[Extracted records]
########################################
`config.mk`:
```
export PLATFORM = sky130hd
export DESIGN_NAME = rst_seq_ctrl_flat
export DESIGN_NICKNAME = d
export VERILOG_FILES = /design/src/rtl/rst_seq_if.sv /design/src/rtl/rst_seq_ctrl.sv /design/src/flat_wrapper.sv
export SDC_FILE = /design/constraint.sdc
export NUM_CORES = 1
export LEC_CHECK = 0
export BUFFER_PORTS_ARGS = -buffer_cell sky130_fd_sc_hd__buf_2
export CORE_AREA = 2 2 63 65
export CTS_CLUSTER_SIZE = 8
export DETAILED_ROUTE_END_ITERATION = 8
export DIE_AREA = 0 0 65 67
export PLACE_DENSITY = 0.52
export SETUP_SLACK_MARGIN = 0.05
export SLEW_MARGIN = 20
export SYNTH_ARGS = -nofsm -noshare
export SYNTH_HDL_FRONTEND = slang
export SYNTH_SLANG_ARGS = --single-unit
```
`constraint.sdc`:
```
create_clock -name clk -period 2.85 [get_ports clk]
set_input_delay 0.4275 -clock clk [delete_from_list [all_inputs] [get_ports clk]]
set_output_delay 0.4275 -clock clk [all_outputs]
set_load 0.03 [all_outputs]
```
`src/rtl/rst_seq_if.sv`:
```
// Soft-reset request bus and per-channel reset outputs of rst_seq_ctrl.
// The requester owns the master modport; the sequencer owns the slave modport.
interface rst_seq_if #(
  parameter int CH_NUM = 4
);
  logic              req_i;
  logic [CH_NUM-1:0] chan_mask_i;
  logic [CH_NUM-1:0] rst_n_o;
  logic              busy_o;
  logic              done_o;

  modport master (
    output req_i,
    output chan_mask_i,
    input  rst_n_o,
    input  busy_o,
    input  done_o
  );

  modport slave (
    input  req_i,
    input  chan_mask_i,
    output rst_n_o,
    output busy_o,
    output done_o
  );
endinterface

```
`src/rtl/rst_seq_ctrl.sv`:
```
// Reset sequencer: holds CH_NUM active-low resets for HOLD_CYC, then releases them in index order GAP_CYC apart.
// Macro RST_SEQ_SYNC_IN_EN inserts a two-flop synchronizer on req_i/chan_mask_i (2 cycles extra latency).
module rst_seq_ctrl #(
  parameter int CH_NUM   = 4,
  parameter int HOLD_CYC = 16,
  parameter int GAP_CYC  = 8
) (
  input  logic       clk,
  input  logic       rst_i,
  rst_seq_if.slave   bus,
  output logic [1:0] dbg_state_o
);
  localparam int CNT_MAX = (HOLD_CYC > GAP_CYC) ? HOLD_CYC : GAP_CYC;
  localparam int CNT_W   = $clog2(CNT_MAX + 1);
  localparam int IDX_W   = (CH_NUM > 1) ? $clog2(CH_NUM) : 1;
  localparam logic [CNT_W-1:0] HOLD_LAST = CNT_W'(HOLD_CYC - 1);
  localparam logic [CNT_W-1:0] GAP_LAST  = CNT_W'(GAP_CYC - 1);
  localparam logic [IDX_W:0]   ONE_IDX   = (IDX_W + 1)'(1);

  typedef enum logic [1:0] {
    S_HOLD = 2'd0,
    S_REL  = 2'd1,
    S_RUN  = 2'd2
  } state_t;

  state_t            state_q, state_d;
  logic [CNT_W-1:0]  cnt_q, cnt_d;
  logic [CH_NUM-1:0] act_q, act_d;
  logic [CH_NUM-1:0] rst_n_q, rst_n_d;
  logic [IDX_W-1:0]  idx_q, idx_d;
  logic              busy_q, busy_d;
  logic              done_q, done_d;

  logic              req_eff;
  logic [CH_NUM-1:0] mask_eff;
  logic [IDX_W:0]    search_lo;
  logic [IDX_W:0]    cand;
  logic [IDX_W:0]    more;

  // Request protocol: req_i is a level sampled on every edge; there is no ready.
  // It is accepted only while busy_o is low and chan_mask_i is non-zero; otherwise it is dropped, never queued.
`ifdef RST_SEQ_SYNC_IN_EN
  logic              s1_req_q, s1_req_d, s2_req_q, s2_req_d;
  logic [CH_NUM-1:0] s1_mask_q, s1_mask_d, s2_mask_q, s2_mask_d;

  always_comb begin
    s1_req_d  = bus.req_i;
    s1_mask_d = bus.chan_mask_i;
    s2_req_d  = s1_req_q;
    s2_mask_d = s1_mask_q;
  end

  always_ff @(posedge clk) begin
    if (rst_i) begin
      s1_req_q  <= 1'b0;
      s1_mask_q <= '0;
      s2_req_q  <= 1'b0;
      s2_mask_q <= '0;
    end else begin
      s1_req_q  <= s1_req_d;
      s1_mask_q <= s1_mask_d;
      s2_req_q  <= s2_req_d;
      s2_mask_q <= s2_mask_d;
    end
  end

  assign req_eff  = s2_req_q;
  assign mask_eff = s2_mask_q;
`else
  assign req_eff  = bus.req_i;
  assign mask_eff = bus.chan_mask_i;
`endif

  // Returns {found, index} of the lowest set bit of m at or above lo.
  function automatic logic [IDX_W:0] find_set(input logic [CH_NUM-1:0] m,
                                              input logic [IDX_W:0]  lo);
    logic [IDX_W:0] r;
    r = '0;
    for (int i = CH_NUM - 1; i >= 0; i--) begin
      if (m[i] && (i >= int'(lo))) r = {1'b1, IDX_W'(i)};
    end
    return r;
  endfunction

  always_comb begin
    search_lo = (state_q == S_HOLD) ? '0 : ({1'b0, idx_q} + ONE_IDX);
    cand      = find_set(act_q, search_lo);
    more      = find_set(act_q, {1'b0, cand[IDX_W-1:0]} + ONE_IDX);
  end

  always_comb begin
    state_d = state_q;
    cnt_d   = cnt_q;
    act_d   = act_q;
    idx_d   = idx_q;
    rst_n_d = rst_n_q;
    busy_d  = busy_q;
    done_d  = 1'b0;

    case (state_q)
      S_HOLD, S_REL: begin
        cnt_d = cnt_q + 1'b1;
        if (((state_q == S_HOLD) && (cnt_q == HOLD_LAST)) ||
            ((state_q == S_REL)  && (cnt_q == GAP_LAST))) begin
          cnt_d = '0;
          if (cand[IDX_W]) begin
            rst_n_d[cand[IDX_W-1:0]] = 1'b1;
            idx_d                    = cand[IDX_W-1:0];
          end
          // The highest active channel closes the sequence on its own release edge.
          if (!more[IDX_W]) begin
            done_d  = 1'b1;
            busy_d  = 1'b0;
            state_d = S_RUN;
          end else begin
            state_d = S_REL;
          end
        end
      end
      S_RUN: begin
        if (req_eff && (mask_eff != '0)) begin
          act_d   = mask_eff;
          rst_n_d = rst_n_q & ~mask_eff;
          busy_d  = 1'b1;
          cnt_d   = '0;
          state_d = S_HOLD;
        end
      end
      default: begin
        state_d = S_HOLD;
        cnt_d   = '0;
        act_d   = '1;
        rst_n_d = '0;
        busy_d  = 1'b1;
      end
    endcase
  end

  always_ff @(posedge clk) begin
    if (rst_i) begin
      state_q <= S_HOLD;
      cnt_q   <= '0;
      act_q   <= '1;
      idx_q   <= '0;
      rst_n_q <= '0;
      busy_q  <= 1'b1;
      done_q  <= 1'b0;
    end else begin
      state_q <= state_d;
      cnt_q   <= cnt_d;
      act_q   <= act_d;
      idx_q   <= idx_d;
      rst_n_q <= rst_n_d;
      busy_q  <= busy_d;
      done_q  <= done_d;
    end
  end

  assign bus.rst_n_o  = rst_n_q;
  assign bus.busy_o   = busy_q;
  assign bus.done_o   = done_q;
  assign dbg_state_o  = state_q;
endmodule

```
`src/flat_wrapper.sv`:
```
// flat-port wrapper written by rule: the top's interface ports become plain ports
module rst_seq_ctrl_flat 
#(
  parameter int CH_NUM   = 4,
  parameter int HOLD_CYC = 16,
  parameter int GAP_CYC  = 8
)
  (clk, rst_i, dbg_state_o, bus_req_i, bus_chan_mask_i, bus_rst_n_o, bus_busy_o, bus_done_o);
  rst_seq_if #(.CH_NUM(CH_NUM)) bus_i ();
  input  logic clk;
  input  logic rst_i;
  output logic [1:0] dbg_state_o;
  input wire logic [$bits(bus_i.req_i)-1:0] bus_req_i;
  input wire logic [$bits(bus_i.chan_mask_i)-1:0] bus_chan_mask_i;
  output wire logic [$bits(bus_i.rst_n_o)-1:0] bus_rst_n_o;
  output wire logic [$bits(bus_i.busy_o)-1:0] bus_busy_o;
  output wire logic [$bits(bus_i.done_o)-1:0] bus_done_o;
  assign bus_i.req_i = bus_req_i;
  assign bus_i.chan_mask_i = bus_chan_mask_i;
  assign bus_rst_n_o = bus_i.rst_n_o;
  assign bus_busy_o = bus_i.busy_o;
  assign bus_done_o = bus_i.done_o;
  rst_seq_ctrl #(.CH_NUM(CH_NUM), .HOLD_CYC(HOLD_CYC), .GAP_CYC(GAP_CYC)) u_core (.clk(clk), .rst_i(rst_i), .bus(bus_i), .dbg_state_o(dbg_state_o));
endmodule
```
==> results.rst, run 1 <==
.. list-table::
   :header-rows: 1

   * - Metric
     - Value
   * - Combinational family with the most area after synthesis
     - compound AO/OA/AOI/OAI gates
   * - Post-Route Setup TNS
     - 0 ps
   * - Fin. Hold Viols
     - 0
   * - Max Transition Viols Final
     - 0
   * - Resize count post-CTS
     - 0
   * - Number of clock buffers inserted by TritonCTS
     - 3
   * - Clock transition at the register clock pins on the worst setup and hold paths after CTS
     - 70 ps
   * - Die X-Extent
     - 65 um
   * - Fraction of the mapped netlist area in adder cells
     - 0.0362
   * - Worst path required time
     - 2990 ps
   * - Worst path max stage delay
     - 500 ps
   * - Worst Reg2Reg Path Length in Cells
     - 6
   * - DR vias
     - 1002
   * - Worst-Skew Late Latency
     - 260 ps
   * - Maxcap violations
     - 0
   * - Number of top-level design ports
     - 15
   * - Compound-cell area share of the yosys netlist
     - 0.289
   * - Number of setup buffers added after CTS
     - 0
   * - Routability Congestion
     - 0.862
   * - Crit. Startpoint
     - u_core.idx_q[0]
   * - Sequential share of power
     - 0.558
   * - Most common flop cell mapped by yosys
     - sky130_fd_sc_hd__dfxtp_1
   * - Slack of the worst reg-to-reg path
     - around 700 ps
   * - Layer carrying the most global-route usage
     - met2
   * - Number of iterations in the first detailed-routing pass
     - 4
   * - Post-route standard cell area excluding fillers
     - 1190 um^2
   * - Switching share of power
     - 0.227
   * - Number of buffer and inverter stages on the critical path
     - 0
   * - WP data arrival
     - 2290 ps
   * - Netlist Area Pre-Place
     - 1040 um^2
   * - Commonest non-fill, non-tap cell in the layout
     - sky130_fd_sc_hd__dfxtp_1
   * - Count of cell types in the netlist
     - 39
   * - H-tree depth
     - 1
   * - Clock Tree Buf Depth
     - 2
   * - Global-route wire length before repair
     - 4220 um
   * - Levels on crit path
     - 6
   * - Tcrit/Tclk final
     - 0.755
   * - Crit path launch type
     - flip-flop
   * - Count of hold buffers inserted by post-cts repair
     - 0
   * - YS warnings
     - 0
   * - Starting density of the core
     - 0.287
   * - Static Leakage
     - ~0.47 nW
   * - Antenna violations before repair
     - 0
   * - Critical register-to-register path endpoint
     - u_core.bus.busy_o
   * - Antenna violation net count after detailed routing
     - 0
   * - Area growth, synth to finish
     - 14.9%
   * - Path class of the lowest-slack min-delay path
     - input port to flip-flop
   * - Area of the core region
     - 3610 um^2
   * - Total net switching power
     - between 0.1 and 0.15 mW
   * - Largest net degree at the start of global routing
     - 19
   * - Maximum fanout along the worst path
     - 6
   * - Met1 routing resource usage after global routing
     - 0.154
   * - FF-to-FF Start
     - u_core.idx_q[0]
   * - Remaining global-route overflow
     - 0
   * - Fraction of final layout cells with drive strength greater than 1
     - 0.151
   * - Internal Pwr Total
     - 0.377 mW
   * - Vias per cell
     - 5.16
   * - Xor/xnor cell area share of the yosys netlist
     - 0
   * - Die height
     - 67 um
   * - Final count of negative-setup-slack endpoints
     - 0
   * - Result of the run
     - finished, final reports clean
   * - Yosys reg bits
     - 19
   * - Iteration-0 DRC Markers
     - 35
   * - Core utilization of the finished layout
     - 0.330
   * - Share of power burned in combinational logic
     - 0.048
   * - Highest attainable clock frequency
     - 0.465 GHz
   * - Number of nets in the synthesized netlist
     - 142
   * - Clock tree from TritonCTS
     - yes
   * - Total of buffers placed on input and output ports
     - 14
   * - Worst rel slew slack
     - 0.632
   * - Nets@finish
     - between 150 and 200
   * - Slowest cell on crit path
     - sky130_fd_sc_hd__a2111o_1
   * - Mapped Avg Cell Area
     - 7.85 um^2
   * - Seq/Total Area, Yosys
     - 0.367
   * - Async SR Flop Fraction
     - 0
   * - Portion of total power attributed to the clock network
     - 0.394
   * - Cells after synthesis
     - 132
   * - Type of the worst setup path
     - flip-flop to flip-flop
   * - Unrepaired setup endpoints after global routing
     - false
   * - Worst path setup slack after routing
     - about 700 ps
   * - Multiplexer fraction of the synthesized cell area
     - 0
   * - Chain of cells forming the critical path
     - ha_1 > nor3b_1 > a211oi_2 > o21ai_1 > a2111o_1 > a2bb2oi_1
   * - Post-synth EDFFs
     - 0
   * - CP Capture Type
     - flip-flop
   * - Final hold slack
     - 446 ps
   * - Area of the die
     - ~4400 um^2
   * - Setup slack after placement
     - 727 ps
   * - Site Rows
     - 22
   * - Average wire per cell in the routed design
     - 12.6 um
   * - Clock sink count
     - 19
   * - Buffer cell driving the clock tree root
     - sky130_fd_sc_hd__clkbuf_8
   * - Crit path capture
     - u_core.bus.busy_o
   * - Remaining routing DRC violations
     - 0
   * - GR met2 Demand/Resource
     - 0.205
   * - Maximum VDD drop
     - about 0.26 mV
   * - Via count of the first global-routing pass
     - a little over 900
   * - Actual transition at the worst max-transition pin
     - 552 ps
   * - Worst clock skew
     - between 1.5 and 2 ps
   * - Power per cell area
     - roughly 410 nW/um^2
   * - Cell family contributing the most delay on the critical path
     - compound AO/OA/AOI/OAI gates
   * - Met3 demand-to-capacity share in global routing
     - 0.0304
   * - Highest-count cells in the layout ignoring fill and taps
     - sky130_fd_sc_hd__dfxtp_1 (19), sky130_fd_sc_hd__nor2_1 (18), sky130_fd_sc_hd__buf_2 (14)
   * - N_diodes
     - 0
   * - Fin crit period
     - 2150 ps
   * - Total cell area at the placement stage
     - 1140 um^2
   * - Total global routing track utilization
     - 0.126
   * - Detailed Route WL
     - 2450 um
   * - Basic-gate share of the synthesized area counting and, or, nand and nor cells
     - 0.268
   * - Half-perimeter wire length after detailed placement
     - 1840 um
## final cells by class
type                    instances  area [um^2]
clock buffers                   3         41.3
clock inverters                 1         5.00
fillers                       379         2420
inverters                       5         18.8
multi-input cells             104          614
flip-flops and latches         19          380
well taps                      48         60.1
repair buffers                 14         70.1
## synthesized netlist by cell type (2+ instances only)
cell type                   n  area (um^2)
sky130_fd_sc_hd__o31ai_1    2         15.0
sky130_fd_sc_hd__o21a_1     4         30.0
sky130_fd_sc_hd__dfxtp_1   19          380
sky130_fd_sc_hd__nand2b_1   3         18.8
sky130_fd_sc_hd__a21oi_1   12         60.1
sky130_fd_sc_hd__nor2b_1    5         31.3
sky130_fd_sc_hd__clkbuf_1   3         11.3
sky130_fd_sc_hd__o211ai_1   3         22.5
sky130_fd_sc_hd__inv_1      5         18.8
sky130_fd_sc_hd__nand2_1   10         37.5
sky130_fd_sc_hd__nand3_1    2         10.0
sky130_fd_sc_hd__and2_1     2         12.5
sky130_fd_sc_hd__o21bai_1   2         15.0
sky130_fd_sc_hd__ha_1       3         37.5
sky130_fd_sc_hd__o21ai_0   12         60.1
sky130_fd_sc_hd__nor3b_1    2         15.0
sky130_fd_sc_hd__nor3_1     4         20.0
sky130_fd_sc_hd__nor2_1    18         67.6
## worst reg2reg max path, delay by kind of cell (launching register included)
kind            cells  cell delay, ps
compound gates      4            1110
fa+ha+maj           1             380
flops               1             350
simple gates        1             190
## metrics by stage
step                power [mW]  cells
floorplan                0.293    132
global placement         0.301    190
detailed placement       0.302    190
CTS                      0.496    194
global route             0.513    194
finish                   0.487    194
## per-layer routing
layer	vias up	routed length, um
met4	0	82
li1	505	-
met3	10	122
met1	449	1100
met5	-	0
met2	38	1140
## power by group through the flow
stage / sequential (mW) / combinational (mW) / clock [mW]
floorplan: 0.277 / 0.0153 / 0
global placement: 0.278 / 0.0227 / 0
global route: 0.272 / 0.0274 / 0.213
detailed placement: 0.278 / 0.0236 / 0
CTS: 0.272 / 0.0236 / 0.201
finish: 0.272 / 0.0234 / 0.192
## registers in the layout, indices dropped and copies added, names as in the netlist
| register | count |
|---|---|
| u_core.act_q | 4 |
| u_core.bus.rst_n_o | 4 |
| u_core.cnt_q | 5 |
| u_core.idx_q | 2 |
| u_core.bus.busy_o | 1 |
| u_core.dbg_state_o | 2 |
| u_core.bus.done_o | 1 |
## cells by family after synthesis
family / after synthesis
buffers and inverters: 9
AO/OA/AOI/OAI: 46
flip-flops: 19
AND/OR/NAND/NOR: 55
adder cells (fa/ha/maj): 3
## how the worst min path moves through the flow
| stage | to | startpoint | slack, ps | depth (start not counted) |
|---|---|---|---|---|
| 6_report | u_core.act_q[1] | bus_chan_mask_i[1] | 450 | 3 |
| 3_5_place_dp | u_core.bus.rst_n_o[3] | u_core.bus.rst_n_o[3] | 450 | 2 |
| 2_1_floorplan | u_core.act_q[2] | u_core.act_q[2] | 460 | 2 |
| 4_1_cts | u_core.act_q[0] | bus_chan_mask_i[0] | 440 | 3 |
| 3_3_place_gp | u_core.bus.rst_n_o[3] | u_core.bus.rst_n_o[3] | 450 | 2 |
| 5_1_grt | u_core.act_q[0] | bus_chan_mask_i[0] | 480 | 3 |
Power figures use the tool's default switching activity.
########################################
Wherever a line of the records above contains the string "Remaining", copy that line out.

   * - Remaining global-route overflow
   * - Remaining routing DRC violations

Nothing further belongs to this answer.